The National Association of Scholars (NAS) is delighted that the Supreme Court has just ruled in Students for Fair Admissions v. Harvard (2023) that colleges and universities cannot use race-based admissions practices. The NAS has fought since its foundation in 1987 for the ideal of equal opportunity for individuals in colleges and universities—and, indeed, throughout the republic. The Supreme Court sadly mis-stepped in its two previous opportunities to overturn Regents of the University of California v. Bakke (1978), Grutter v. Bollinger (2003), and Fisher v. University of Texas (2016). The third time is the charm!—the Supreme Court has redeemed America from its disgraceful, open endorsement of race discrimination in college admissions.
Yet, while Students for Fair Admissions v. Harvard may bar race-based admissions practices in theory, it does not do so in practice. The Supreme Court establishes that any college admissions practice now must survive strict scrutiny to ensure that it does not allow race discrimination—but that decision must be enforced.

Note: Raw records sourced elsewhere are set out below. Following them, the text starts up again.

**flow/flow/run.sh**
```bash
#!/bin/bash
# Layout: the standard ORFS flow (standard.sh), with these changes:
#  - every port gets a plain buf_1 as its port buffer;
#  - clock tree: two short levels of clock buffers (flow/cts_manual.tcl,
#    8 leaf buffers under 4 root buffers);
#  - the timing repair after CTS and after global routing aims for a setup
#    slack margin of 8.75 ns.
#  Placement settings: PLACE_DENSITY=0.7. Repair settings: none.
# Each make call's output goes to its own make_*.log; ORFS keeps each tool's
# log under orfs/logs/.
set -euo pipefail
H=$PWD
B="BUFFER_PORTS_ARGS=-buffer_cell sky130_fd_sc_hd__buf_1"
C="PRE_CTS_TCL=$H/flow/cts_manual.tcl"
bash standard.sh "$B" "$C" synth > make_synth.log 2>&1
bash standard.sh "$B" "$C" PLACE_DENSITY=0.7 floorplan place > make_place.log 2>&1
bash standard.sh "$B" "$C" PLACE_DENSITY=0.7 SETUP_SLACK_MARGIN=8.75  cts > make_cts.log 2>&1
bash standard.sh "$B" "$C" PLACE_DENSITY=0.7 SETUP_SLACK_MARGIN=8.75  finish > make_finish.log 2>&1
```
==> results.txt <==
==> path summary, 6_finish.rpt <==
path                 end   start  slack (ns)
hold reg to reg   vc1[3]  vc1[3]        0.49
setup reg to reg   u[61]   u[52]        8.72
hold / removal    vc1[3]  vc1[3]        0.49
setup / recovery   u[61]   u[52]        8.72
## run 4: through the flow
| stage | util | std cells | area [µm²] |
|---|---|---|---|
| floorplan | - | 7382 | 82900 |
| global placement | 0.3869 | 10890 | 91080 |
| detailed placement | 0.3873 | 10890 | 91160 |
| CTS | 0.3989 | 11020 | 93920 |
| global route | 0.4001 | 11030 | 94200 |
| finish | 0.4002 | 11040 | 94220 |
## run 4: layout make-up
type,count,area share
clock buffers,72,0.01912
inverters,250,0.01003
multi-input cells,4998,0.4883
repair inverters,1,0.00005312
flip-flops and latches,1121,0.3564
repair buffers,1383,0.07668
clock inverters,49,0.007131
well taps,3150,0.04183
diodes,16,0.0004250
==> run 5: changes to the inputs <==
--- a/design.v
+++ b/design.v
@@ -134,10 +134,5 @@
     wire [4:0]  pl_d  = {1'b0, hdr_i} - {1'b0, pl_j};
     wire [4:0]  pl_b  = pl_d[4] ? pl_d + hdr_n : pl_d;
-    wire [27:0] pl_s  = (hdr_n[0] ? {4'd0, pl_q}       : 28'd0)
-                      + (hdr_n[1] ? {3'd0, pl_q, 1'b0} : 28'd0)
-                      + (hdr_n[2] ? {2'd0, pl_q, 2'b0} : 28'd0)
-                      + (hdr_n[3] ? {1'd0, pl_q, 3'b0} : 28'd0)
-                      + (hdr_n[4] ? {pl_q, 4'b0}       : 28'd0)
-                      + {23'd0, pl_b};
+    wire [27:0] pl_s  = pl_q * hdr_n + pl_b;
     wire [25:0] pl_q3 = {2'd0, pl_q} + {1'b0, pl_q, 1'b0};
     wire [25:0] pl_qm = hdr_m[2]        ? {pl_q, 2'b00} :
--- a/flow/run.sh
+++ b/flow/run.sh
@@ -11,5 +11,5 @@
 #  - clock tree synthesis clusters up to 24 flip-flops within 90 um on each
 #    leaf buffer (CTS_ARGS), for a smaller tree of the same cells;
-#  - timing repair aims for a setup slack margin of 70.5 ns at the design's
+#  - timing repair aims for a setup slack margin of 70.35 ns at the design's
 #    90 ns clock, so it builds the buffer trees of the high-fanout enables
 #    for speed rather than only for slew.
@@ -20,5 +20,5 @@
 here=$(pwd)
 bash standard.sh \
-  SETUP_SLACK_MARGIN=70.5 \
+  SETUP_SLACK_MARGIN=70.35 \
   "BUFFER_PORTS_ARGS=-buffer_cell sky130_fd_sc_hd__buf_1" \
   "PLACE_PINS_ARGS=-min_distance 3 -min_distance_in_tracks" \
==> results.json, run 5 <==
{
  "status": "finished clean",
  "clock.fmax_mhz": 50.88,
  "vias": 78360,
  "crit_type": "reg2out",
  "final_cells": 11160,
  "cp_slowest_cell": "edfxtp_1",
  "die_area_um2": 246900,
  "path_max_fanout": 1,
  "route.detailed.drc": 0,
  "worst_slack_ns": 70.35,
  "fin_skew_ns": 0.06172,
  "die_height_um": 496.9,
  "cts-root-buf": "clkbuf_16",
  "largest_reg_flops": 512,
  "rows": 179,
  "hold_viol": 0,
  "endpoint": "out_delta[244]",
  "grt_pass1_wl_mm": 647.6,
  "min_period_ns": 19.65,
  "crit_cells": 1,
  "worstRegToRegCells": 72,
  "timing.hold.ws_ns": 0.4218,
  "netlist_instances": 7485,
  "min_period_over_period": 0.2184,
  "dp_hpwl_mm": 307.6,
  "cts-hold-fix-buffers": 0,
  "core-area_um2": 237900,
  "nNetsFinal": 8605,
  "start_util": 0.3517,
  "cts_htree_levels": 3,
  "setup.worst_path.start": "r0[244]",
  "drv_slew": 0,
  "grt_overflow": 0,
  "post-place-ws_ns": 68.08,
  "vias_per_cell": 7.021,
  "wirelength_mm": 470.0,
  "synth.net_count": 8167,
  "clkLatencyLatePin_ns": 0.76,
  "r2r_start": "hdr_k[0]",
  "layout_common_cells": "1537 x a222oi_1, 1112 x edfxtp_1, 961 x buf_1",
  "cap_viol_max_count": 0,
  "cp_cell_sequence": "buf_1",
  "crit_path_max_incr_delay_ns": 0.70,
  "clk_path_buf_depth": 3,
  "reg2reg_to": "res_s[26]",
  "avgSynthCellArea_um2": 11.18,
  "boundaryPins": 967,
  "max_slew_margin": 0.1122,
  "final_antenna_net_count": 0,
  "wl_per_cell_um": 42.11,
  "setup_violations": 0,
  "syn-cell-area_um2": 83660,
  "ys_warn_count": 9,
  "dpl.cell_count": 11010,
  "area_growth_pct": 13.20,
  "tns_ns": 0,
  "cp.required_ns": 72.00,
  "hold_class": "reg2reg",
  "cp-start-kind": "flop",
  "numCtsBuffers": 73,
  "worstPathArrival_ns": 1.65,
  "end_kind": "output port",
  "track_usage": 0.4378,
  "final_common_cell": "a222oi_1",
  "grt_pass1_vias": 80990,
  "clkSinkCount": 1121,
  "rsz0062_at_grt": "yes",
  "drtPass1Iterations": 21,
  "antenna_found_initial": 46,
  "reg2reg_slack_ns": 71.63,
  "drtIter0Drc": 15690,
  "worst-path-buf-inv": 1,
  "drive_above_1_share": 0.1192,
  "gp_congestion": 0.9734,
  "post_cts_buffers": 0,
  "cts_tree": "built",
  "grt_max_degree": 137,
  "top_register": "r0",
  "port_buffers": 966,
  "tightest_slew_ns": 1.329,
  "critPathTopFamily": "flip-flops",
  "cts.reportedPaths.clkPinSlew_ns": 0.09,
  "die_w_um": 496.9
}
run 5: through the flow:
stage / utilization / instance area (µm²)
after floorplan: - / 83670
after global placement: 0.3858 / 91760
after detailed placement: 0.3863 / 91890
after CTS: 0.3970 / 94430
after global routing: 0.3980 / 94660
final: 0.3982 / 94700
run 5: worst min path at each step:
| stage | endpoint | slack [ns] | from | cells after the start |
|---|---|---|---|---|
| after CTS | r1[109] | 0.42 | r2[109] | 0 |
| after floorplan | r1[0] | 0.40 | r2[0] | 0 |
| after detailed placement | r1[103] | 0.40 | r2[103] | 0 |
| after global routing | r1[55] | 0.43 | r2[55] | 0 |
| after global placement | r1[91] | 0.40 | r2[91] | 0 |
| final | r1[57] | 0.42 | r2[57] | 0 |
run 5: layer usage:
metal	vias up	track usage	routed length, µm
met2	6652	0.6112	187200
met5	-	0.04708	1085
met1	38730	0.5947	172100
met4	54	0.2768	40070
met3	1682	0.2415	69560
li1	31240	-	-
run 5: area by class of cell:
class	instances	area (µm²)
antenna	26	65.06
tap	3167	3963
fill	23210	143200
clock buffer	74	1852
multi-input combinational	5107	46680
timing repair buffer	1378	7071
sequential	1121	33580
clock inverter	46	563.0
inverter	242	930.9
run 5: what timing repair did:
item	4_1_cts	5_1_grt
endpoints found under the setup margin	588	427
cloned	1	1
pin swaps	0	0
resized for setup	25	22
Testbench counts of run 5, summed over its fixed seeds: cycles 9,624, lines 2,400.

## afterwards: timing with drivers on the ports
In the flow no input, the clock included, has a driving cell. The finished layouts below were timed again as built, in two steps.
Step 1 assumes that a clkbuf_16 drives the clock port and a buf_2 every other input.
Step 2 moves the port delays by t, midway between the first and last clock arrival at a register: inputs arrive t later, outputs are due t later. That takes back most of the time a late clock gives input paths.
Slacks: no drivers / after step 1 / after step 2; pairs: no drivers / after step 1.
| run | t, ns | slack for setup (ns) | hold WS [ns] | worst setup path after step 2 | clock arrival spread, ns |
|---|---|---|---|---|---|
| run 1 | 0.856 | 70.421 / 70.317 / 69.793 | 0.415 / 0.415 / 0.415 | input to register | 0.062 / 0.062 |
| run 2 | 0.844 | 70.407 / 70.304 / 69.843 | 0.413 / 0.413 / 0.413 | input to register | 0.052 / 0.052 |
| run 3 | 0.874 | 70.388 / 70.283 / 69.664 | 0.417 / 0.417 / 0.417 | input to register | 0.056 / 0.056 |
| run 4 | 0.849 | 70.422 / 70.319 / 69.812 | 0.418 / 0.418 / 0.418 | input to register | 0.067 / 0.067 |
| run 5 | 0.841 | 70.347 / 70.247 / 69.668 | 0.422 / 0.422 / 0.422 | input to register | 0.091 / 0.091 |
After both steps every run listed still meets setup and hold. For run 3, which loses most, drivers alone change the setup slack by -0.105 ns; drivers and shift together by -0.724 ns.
This is an optimization exercise on Yosys and OpenROAD, whose aim is small area, not a production implementation.
Only the layout flow was run in this run; the RTL was not checked for function there.
Power and IR drop assume default switching activity.

--- design/flow/config.mk ---
export PLATFORM = sky130hd
export DESIGN_NAME = pkdec_conv
export DESIGN_NICKNAME = pkdec_conv
export VERILOG_FILES = /design/flow/design.v
export SDC_FILE = /design/flow/constraint.sdc
export NUM_CORES = 4
export LEC_CHECK = 0
export ABC_AREA = 1
export CAP_MARGIN = 20
export CORE_MARGIN = 2
export CORE_UTILIZATION = 50
export SLEW_MARGIN = 20
--- design/flow/run.sh ---
#!/bin/bash
# synth_recipe.tcl (not shown) runs the flow's synth.tcl, then flattens the netlist and writes it again
# the make line also repeats each setting of config.mk as NAME=value (left out here)
make -C /OpenROAD-flow-scripts/flow DESIGN_CONFIG=/design/flow/config.mk WORK_HOME=/design/flow/orfs CLKGATE_MAP_FILE= SYNTH_SCRIPT=/design/flow/synth_recipe.tcl finish
--- design/flow/constraint.sdc ---
create_clock -name core_clock -period 6.0 [get_ports {clk}]
set_input_delay 1.2000 -clock core_clock [delete_from_list [all_inputs] [get_ports {clk}]]
set_output_delay 1.2000 -clock core_clock [all_outputs]
set_load 0.01 [all_outputs]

Academic administrators can simply disregard the Supreme Court until they are challenged in court—and they have been preparing a host of workarounds to meet such challenges, not least by abandoning the standardized admissions tests that could provide evidence that they engage in race discrimination. The Supreme Court also allowed several major loopholes. Colleges and universities may consider “character,” which may include “racial identity.” They may aim for “socioeconomic diversity” and other goals, which may serve as proxies for race discrimination. “John Marshall has made his decision, now let him enforce it,” said Andrew Jackson; a host of college and university presidents are about to get in touch with their inner Andrew Jacksons.
Then, too, Students for Fair Admissions v. Harvard does not affect race discrimination in hiring staff or faculty, or in any other program or financial award. It narrowly affects college admissions. The principle it establishes may imply wider application—but the decision itself does not speak to those implications.
Students for Fair Admissions gives us a tool. We now may say that the universities may not legally discriminate based on race and use that as a legal and political ground to invoke the Supreme Court’s strict scrutiny of their admissions practices. But we cannot just say this: we must act, in the court of public opinion, in the courts of law, and in the legislative arena. Colleges and universities must be challenged in the courtroom to be held accountable when they persist in discrimination. Federal and state legislatures must work to require institutions of higher education to provide full and transparent data, which will make clear when they discriminate. Proxies for race discrimination, such as “socioeconomic diversity,” must be challenged. Above all, we must fight and fight again to win public opinion to our side, and to keep it there. We must keep public opinion on our side for a generation and more, until the colleges and universities fully comply with the Supreme Court’s decision to strike down race discrimination.
This struggle involves larger political issues. Three justices in the minority argued unrepentantly in favor of race discrimination. Should the balance of the Supreme Court change, a 5-4 majority in favor of race discrimination would return America with lightning speed to a full regime of race discrimination in college admissions. This victory is sweeping, but fragile. We must create “facts on the ground”—a shift in college and university practices throughout the nation to institutionalize nondiscrimination in admissions. If we change what colleges and universities do, it will be much harder for them to discriminate again.
The NAS is proud of the work it has done since 1987 to bring about this victory. Above all, we are proud that we provided the first amicus curiae brief for Students for Fair Admissions as it started its way through the lower courts—although we are also delighted that Justice Thomas cited our work in his concurrence for this decision. We have worked for 36 years to abolish the iniquity of race discrimination from college admissions. Our experience has prepared us to work for another 36 years, or however long is necessary, to expunge race discrimination in practice as well as in theory.
We will do that work. But today we cry, Rejoice! Rejoice! We invite every American to join us in cheering the Supreme Court for its wonderful affirmation that America’s ideals of race nondiscrimination apply everywhere in our country. Our elite discriminators may vow, “Discrimination today, discrimination tomorrow, discrimination forever.” Yet we will use the glorious tool the Supreme Court has given us, this palladium of equality, and we will dislodge them from the doorways to our colleges and universities.